◆ WHAT YOU NEED TO DO ◆
Where the records below reach the line containing "export CORE_ASPECT_RATIO = 2", start transcribing, and end with the line containing "2 bit, second", exactly and with nothing else added.

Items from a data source
· · · · ·
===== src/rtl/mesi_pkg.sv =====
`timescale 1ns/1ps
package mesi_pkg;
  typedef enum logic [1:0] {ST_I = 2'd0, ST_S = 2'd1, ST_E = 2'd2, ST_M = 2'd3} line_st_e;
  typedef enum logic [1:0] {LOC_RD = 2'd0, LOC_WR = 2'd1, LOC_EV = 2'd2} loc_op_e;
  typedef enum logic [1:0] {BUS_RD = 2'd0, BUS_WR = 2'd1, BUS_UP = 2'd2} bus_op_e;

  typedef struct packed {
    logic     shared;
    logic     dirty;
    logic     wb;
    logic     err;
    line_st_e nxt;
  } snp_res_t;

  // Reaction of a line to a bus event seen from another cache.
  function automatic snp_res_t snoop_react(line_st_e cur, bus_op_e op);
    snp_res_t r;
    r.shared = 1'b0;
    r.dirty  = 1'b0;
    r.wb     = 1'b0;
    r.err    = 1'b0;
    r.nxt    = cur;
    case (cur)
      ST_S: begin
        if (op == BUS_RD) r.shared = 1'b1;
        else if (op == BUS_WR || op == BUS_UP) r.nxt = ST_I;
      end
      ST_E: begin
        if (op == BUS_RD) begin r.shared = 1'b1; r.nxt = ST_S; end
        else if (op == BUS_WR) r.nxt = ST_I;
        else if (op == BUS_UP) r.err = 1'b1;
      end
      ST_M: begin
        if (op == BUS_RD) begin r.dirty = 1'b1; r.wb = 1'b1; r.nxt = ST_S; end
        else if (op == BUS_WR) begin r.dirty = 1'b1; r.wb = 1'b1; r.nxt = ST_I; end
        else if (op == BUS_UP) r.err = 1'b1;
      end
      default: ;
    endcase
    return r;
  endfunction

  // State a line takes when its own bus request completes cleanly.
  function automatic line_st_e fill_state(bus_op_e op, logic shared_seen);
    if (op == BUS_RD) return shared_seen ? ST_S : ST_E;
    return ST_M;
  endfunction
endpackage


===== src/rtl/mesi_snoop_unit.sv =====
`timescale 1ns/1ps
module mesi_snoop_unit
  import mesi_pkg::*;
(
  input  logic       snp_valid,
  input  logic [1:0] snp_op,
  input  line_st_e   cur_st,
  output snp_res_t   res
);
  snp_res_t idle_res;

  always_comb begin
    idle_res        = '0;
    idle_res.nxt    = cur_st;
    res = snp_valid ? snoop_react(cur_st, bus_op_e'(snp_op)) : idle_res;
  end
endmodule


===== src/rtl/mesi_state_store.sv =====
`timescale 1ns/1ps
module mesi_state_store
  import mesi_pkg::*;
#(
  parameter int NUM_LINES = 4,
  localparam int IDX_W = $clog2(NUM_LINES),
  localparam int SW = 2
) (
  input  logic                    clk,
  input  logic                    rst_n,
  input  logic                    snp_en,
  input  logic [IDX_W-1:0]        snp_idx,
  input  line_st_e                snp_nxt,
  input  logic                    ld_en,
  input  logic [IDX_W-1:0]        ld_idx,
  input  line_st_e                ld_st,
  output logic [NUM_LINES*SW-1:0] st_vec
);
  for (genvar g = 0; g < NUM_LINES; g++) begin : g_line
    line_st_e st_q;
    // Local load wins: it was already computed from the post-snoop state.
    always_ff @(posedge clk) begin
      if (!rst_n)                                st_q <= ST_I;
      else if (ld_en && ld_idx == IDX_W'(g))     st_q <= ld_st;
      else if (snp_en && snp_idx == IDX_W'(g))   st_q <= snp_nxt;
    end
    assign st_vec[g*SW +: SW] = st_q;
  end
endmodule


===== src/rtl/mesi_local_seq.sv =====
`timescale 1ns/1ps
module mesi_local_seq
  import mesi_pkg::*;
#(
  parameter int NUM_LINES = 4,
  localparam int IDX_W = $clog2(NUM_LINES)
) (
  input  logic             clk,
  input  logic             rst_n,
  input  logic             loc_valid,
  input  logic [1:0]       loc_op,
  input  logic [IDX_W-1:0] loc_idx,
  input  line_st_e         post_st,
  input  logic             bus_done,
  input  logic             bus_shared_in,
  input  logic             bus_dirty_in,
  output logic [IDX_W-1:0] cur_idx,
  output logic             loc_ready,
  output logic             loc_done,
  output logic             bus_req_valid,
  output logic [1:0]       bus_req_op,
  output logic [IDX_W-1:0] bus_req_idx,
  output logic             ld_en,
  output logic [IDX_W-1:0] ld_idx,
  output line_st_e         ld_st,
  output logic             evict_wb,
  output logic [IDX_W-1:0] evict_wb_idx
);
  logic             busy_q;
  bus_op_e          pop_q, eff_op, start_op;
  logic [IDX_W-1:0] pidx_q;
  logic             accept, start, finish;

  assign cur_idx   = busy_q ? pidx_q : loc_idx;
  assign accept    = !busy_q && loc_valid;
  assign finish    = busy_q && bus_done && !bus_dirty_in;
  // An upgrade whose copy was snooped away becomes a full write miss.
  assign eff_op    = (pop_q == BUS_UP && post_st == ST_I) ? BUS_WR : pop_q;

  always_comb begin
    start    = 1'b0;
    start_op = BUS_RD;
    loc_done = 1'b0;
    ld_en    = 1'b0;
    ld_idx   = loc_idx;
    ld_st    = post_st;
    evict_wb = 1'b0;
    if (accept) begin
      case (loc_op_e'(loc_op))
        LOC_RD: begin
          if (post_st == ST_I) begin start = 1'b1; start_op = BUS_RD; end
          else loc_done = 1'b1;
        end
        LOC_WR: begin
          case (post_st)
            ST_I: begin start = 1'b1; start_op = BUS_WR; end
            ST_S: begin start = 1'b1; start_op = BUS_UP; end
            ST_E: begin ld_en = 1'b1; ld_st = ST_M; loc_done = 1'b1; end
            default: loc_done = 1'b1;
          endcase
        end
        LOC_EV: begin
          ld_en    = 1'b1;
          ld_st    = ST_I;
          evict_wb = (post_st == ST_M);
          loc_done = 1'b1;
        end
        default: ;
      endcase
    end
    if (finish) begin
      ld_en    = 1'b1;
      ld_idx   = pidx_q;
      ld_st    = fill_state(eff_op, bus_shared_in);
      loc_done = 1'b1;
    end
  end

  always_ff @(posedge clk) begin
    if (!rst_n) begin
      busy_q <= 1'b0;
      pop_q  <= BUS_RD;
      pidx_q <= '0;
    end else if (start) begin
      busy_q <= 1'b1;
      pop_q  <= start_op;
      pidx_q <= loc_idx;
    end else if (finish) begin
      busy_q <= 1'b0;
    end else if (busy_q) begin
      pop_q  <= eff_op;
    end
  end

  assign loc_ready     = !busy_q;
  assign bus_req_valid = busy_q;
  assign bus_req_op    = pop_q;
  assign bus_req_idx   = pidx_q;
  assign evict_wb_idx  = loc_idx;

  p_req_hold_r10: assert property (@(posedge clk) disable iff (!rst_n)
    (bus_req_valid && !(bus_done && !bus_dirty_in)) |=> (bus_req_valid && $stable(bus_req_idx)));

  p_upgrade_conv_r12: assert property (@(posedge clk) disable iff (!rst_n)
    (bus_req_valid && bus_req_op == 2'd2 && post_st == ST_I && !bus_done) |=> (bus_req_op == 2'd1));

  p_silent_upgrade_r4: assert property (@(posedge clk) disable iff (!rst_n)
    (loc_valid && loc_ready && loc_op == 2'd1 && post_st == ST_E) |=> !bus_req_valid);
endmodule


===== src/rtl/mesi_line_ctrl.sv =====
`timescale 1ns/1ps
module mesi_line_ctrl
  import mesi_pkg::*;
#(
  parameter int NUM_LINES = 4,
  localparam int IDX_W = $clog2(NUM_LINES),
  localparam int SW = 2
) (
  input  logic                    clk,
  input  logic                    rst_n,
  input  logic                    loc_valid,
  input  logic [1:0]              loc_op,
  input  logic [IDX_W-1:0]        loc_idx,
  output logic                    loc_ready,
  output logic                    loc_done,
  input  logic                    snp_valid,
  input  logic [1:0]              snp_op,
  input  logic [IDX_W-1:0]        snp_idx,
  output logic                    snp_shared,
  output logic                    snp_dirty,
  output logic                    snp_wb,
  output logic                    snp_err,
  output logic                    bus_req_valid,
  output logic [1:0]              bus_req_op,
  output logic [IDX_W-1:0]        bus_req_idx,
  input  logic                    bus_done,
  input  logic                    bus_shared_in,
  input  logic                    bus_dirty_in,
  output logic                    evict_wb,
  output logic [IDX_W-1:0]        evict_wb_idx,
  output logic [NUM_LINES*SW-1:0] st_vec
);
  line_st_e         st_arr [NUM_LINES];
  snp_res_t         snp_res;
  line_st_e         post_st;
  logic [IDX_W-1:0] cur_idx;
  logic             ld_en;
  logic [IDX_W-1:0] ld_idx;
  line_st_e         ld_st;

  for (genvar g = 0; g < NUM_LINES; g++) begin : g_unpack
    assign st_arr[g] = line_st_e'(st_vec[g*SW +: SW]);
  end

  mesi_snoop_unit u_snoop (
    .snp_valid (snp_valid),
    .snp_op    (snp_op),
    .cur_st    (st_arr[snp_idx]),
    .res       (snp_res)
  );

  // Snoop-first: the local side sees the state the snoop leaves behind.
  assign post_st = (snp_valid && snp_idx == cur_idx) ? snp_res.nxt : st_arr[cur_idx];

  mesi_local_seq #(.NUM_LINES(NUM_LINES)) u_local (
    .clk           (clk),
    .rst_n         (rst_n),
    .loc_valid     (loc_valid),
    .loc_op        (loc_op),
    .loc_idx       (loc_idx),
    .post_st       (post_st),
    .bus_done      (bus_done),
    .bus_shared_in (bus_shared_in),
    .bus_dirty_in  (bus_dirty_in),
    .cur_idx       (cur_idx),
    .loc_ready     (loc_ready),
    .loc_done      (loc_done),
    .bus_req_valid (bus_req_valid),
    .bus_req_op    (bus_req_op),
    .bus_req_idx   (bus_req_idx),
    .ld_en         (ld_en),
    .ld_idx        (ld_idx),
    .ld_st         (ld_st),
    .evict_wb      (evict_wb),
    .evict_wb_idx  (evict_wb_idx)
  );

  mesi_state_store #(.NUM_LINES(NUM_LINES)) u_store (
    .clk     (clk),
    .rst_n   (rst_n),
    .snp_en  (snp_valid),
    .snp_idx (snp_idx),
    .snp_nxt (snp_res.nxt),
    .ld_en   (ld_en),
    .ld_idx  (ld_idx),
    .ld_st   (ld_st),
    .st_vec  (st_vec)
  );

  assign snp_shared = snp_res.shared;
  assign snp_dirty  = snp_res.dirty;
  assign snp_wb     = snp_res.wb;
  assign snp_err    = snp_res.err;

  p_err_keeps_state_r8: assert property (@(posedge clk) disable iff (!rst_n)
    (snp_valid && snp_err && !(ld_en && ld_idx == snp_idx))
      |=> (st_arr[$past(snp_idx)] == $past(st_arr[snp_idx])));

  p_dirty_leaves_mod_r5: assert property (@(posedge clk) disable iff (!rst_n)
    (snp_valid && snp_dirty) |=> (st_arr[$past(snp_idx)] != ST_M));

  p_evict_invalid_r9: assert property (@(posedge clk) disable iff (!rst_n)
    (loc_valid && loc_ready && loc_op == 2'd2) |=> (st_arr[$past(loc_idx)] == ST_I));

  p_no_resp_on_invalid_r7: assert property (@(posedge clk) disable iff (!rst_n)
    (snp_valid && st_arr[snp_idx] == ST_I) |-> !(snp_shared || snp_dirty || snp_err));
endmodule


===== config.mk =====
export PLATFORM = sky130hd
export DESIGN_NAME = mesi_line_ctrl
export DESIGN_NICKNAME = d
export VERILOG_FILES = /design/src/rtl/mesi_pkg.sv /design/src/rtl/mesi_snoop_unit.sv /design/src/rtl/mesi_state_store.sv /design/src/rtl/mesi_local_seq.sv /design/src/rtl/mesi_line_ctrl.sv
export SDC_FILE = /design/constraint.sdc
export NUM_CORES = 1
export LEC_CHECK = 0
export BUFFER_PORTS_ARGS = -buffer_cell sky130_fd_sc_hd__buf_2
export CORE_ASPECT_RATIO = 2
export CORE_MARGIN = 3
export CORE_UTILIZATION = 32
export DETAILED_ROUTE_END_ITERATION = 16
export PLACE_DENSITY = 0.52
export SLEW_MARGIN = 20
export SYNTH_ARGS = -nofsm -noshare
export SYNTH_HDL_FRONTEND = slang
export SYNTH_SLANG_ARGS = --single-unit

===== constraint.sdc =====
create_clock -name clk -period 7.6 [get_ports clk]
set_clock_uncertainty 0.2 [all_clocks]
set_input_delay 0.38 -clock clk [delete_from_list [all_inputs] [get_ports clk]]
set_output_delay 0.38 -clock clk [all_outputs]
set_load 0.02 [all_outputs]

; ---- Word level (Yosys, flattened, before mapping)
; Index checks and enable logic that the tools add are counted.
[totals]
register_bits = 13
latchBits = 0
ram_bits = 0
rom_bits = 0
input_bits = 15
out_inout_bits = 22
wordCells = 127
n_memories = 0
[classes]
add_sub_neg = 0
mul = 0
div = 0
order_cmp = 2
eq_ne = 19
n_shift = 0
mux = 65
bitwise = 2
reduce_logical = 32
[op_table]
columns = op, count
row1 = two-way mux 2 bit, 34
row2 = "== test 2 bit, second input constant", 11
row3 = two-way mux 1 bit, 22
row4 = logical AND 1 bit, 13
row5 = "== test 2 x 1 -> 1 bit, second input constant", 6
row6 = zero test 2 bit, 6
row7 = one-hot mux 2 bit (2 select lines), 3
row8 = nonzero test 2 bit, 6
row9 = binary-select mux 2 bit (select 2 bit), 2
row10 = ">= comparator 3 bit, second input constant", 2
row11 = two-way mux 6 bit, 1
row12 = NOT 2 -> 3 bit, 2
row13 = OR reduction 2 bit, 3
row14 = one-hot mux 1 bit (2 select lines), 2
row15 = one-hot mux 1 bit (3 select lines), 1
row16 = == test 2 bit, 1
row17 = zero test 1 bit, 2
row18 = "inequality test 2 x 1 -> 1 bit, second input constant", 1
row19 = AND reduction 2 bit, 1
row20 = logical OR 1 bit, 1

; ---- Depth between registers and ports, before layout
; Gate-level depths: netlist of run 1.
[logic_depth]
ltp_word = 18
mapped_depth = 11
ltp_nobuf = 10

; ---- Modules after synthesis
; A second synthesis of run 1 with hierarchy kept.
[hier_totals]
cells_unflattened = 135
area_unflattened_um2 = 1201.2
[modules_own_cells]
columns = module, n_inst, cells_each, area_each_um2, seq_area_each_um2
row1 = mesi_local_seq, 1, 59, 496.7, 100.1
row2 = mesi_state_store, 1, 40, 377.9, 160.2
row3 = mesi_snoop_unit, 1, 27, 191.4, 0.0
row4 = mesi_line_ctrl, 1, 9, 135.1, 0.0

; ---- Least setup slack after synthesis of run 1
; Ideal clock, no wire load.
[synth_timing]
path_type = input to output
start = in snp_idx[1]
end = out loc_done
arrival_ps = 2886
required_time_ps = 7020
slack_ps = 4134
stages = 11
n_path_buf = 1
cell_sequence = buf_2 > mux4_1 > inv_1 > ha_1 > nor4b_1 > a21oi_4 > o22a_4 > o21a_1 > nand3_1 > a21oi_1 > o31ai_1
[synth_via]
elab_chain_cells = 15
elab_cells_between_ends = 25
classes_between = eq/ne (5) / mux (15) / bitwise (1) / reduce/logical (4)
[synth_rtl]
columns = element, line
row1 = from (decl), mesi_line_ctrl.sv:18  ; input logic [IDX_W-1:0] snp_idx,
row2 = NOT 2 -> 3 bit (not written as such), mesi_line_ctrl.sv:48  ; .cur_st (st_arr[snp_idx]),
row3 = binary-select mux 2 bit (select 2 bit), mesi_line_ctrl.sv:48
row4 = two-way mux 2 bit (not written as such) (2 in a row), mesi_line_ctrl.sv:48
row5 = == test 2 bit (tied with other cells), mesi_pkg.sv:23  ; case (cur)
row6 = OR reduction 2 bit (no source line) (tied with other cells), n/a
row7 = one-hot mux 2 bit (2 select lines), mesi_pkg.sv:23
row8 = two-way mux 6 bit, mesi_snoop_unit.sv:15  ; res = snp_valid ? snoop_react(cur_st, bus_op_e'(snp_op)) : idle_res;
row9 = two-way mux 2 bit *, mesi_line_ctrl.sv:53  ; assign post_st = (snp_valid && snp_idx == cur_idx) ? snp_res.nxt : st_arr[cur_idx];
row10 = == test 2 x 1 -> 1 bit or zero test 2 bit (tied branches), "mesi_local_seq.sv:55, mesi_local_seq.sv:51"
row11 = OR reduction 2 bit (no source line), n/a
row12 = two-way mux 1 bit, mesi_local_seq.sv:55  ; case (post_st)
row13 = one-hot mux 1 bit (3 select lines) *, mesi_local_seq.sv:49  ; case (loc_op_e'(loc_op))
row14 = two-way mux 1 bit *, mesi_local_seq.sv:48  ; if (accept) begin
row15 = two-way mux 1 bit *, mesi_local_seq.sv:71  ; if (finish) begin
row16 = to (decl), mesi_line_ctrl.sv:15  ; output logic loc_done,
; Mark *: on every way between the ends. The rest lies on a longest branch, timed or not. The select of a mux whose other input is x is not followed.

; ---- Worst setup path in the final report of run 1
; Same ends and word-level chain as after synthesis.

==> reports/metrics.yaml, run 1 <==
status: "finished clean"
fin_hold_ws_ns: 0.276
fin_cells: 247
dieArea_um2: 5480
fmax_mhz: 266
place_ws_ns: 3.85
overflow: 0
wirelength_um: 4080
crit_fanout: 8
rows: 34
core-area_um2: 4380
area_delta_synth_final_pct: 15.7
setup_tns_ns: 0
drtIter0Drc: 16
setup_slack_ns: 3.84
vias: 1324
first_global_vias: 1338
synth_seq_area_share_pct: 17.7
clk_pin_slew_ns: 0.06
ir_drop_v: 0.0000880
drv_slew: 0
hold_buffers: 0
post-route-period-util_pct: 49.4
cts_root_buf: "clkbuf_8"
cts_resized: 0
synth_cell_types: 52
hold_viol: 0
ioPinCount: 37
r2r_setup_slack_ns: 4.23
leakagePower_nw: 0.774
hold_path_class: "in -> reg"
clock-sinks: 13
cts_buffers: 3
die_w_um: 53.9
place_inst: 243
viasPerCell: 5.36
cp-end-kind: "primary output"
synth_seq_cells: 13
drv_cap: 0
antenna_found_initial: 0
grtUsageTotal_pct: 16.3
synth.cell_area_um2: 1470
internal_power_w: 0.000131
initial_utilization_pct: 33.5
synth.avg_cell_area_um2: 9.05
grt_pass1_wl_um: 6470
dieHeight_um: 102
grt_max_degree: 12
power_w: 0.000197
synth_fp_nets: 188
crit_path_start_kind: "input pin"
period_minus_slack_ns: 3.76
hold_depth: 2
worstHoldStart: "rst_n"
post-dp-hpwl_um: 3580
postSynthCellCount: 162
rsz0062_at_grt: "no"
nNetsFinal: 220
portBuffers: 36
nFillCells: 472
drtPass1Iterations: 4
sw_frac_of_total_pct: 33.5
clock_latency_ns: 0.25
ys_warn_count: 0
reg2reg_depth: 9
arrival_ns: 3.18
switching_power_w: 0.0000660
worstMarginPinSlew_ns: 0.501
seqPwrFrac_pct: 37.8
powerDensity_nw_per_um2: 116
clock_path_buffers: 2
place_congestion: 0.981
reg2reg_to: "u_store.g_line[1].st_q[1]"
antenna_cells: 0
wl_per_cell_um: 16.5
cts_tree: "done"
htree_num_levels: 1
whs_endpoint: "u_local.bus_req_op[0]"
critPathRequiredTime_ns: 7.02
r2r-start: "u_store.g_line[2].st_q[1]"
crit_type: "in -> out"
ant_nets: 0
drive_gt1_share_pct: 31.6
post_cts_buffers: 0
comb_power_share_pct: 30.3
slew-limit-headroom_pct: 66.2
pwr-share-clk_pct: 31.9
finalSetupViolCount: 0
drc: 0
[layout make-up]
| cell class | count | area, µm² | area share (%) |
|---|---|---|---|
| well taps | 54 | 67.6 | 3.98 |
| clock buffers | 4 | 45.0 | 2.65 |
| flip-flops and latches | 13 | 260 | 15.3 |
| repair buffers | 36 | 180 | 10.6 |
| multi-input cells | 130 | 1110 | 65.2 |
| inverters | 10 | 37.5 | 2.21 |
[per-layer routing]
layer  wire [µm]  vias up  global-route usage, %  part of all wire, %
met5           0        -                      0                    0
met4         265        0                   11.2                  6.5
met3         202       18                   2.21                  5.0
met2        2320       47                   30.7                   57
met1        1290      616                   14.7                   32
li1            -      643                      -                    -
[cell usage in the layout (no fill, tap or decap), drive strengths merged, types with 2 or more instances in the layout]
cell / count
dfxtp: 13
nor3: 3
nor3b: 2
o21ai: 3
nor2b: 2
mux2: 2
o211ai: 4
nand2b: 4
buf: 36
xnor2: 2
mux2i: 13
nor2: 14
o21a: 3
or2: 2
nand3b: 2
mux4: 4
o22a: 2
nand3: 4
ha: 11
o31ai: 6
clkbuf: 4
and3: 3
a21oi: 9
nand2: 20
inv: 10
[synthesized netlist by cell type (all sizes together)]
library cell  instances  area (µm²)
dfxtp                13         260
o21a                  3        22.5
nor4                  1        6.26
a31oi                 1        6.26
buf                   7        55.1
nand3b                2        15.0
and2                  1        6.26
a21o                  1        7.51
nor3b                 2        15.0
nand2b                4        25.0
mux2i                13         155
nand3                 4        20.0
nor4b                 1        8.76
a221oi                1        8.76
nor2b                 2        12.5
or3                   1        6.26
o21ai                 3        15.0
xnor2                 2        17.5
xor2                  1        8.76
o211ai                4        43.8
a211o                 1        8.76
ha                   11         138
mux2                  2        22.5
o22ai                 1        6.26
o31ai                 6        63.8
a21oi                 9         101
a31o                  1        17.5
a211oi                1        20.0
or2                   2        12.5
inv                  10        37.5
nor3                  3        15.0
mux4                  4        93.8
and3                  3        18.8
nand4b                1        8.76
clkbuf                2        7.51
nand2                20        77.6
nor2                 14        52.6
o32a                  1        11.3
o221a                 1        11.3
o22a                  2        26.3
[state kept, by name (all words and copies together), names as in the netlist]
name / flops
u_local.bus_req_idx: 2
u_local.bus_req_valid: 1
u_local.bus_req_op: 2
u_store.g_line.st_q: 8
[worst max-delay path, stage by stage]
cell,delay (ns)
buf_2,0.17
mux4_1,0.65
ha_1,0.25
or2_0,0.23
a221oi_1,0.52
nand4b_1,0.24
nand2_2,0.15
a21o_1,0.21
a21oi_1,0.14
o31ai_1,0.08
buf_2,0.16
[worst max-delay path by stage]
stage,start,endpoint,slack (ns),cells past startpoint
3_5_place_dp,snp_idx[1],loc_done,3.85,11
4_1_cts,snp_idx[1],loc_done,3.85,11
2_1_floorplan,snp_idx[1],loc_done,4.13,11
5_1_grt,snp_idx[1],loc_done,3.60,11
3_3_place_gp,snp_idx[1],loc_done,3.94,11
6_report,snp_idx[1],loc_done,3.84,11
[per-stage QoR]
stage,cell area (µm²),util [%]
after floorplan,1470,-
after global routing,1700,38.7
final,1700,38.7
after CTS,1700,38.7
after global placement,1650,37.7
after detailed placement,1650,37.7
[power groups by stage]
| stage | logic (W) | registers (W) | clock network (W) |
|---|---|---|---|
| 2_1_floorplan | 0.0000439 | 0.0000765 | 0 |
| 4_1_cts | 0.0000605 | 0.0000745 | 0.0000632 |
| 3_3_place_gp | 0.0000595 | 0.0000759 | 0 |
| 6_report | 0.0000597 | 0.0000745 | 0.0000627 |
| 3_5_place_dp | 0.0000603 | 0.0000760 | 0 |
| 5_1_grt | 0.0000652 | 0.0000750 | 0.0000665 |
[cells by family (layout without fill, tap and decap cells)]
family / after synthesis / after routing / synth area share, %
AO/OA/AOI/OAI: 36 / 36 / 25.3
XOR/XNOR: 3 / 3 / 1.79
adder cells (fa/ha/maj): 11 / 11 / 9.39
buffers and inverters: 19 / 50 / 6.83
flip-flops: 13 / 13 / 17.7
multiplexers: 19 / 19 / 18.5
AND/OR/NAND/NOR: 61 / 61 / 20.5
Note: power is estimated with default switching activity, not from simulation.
· · · · ·
◆ RESPONSE ◆
export CORE_ASPECT_RATIO = 2
export CORE_MARGIN = 3
export CORE_UTILIZATION = 32
export DETAILED_ROUTE_END_ITERATION = 16
export PLACE_DENSITY = 0.52
export SLEW_MARGIN = 20
export SYNTH_ARGS = -nofsm -noshare
export SYNTH_HDL_FRONTEND = slang
export SYNTH_SLANG_ARGS = --single-unit

===== constraint.sdc =====
create_clock -name clk -period 7.6 [get_ports clk]
set_clock_uncertainty 0.2 [all_clocks]
set_input_delay 0.38 -clock clk [delete_from_list [all_inputs] [get_ports clk]]
set_output_delay 0.38 -clock clk [all_outputs]
set_load 0.02 [all_outputs]

; ---- Word level (Yosys, flattened, before mapping)
; Index checks and enable logic that the tools add are counted.
[totals]
register_bits = 13
latchBits = 0
ram_bits = 0
rom_bits = 0
input_bits = 15
out_inout_bits = 22
wordCells = 127
n_memories = 0
[classes]
add_sub_neg = 0
mul = 0
div = 0
order_cmp = 2
eq_ne = 19
n_shift = 0
mux = 65
bitwise = 2
reduce_logical = 32
[op_table]
columns = op, count
row1 = two-way mux 2 bit, 34
row2 = "== test 2 bit, second input constant", 11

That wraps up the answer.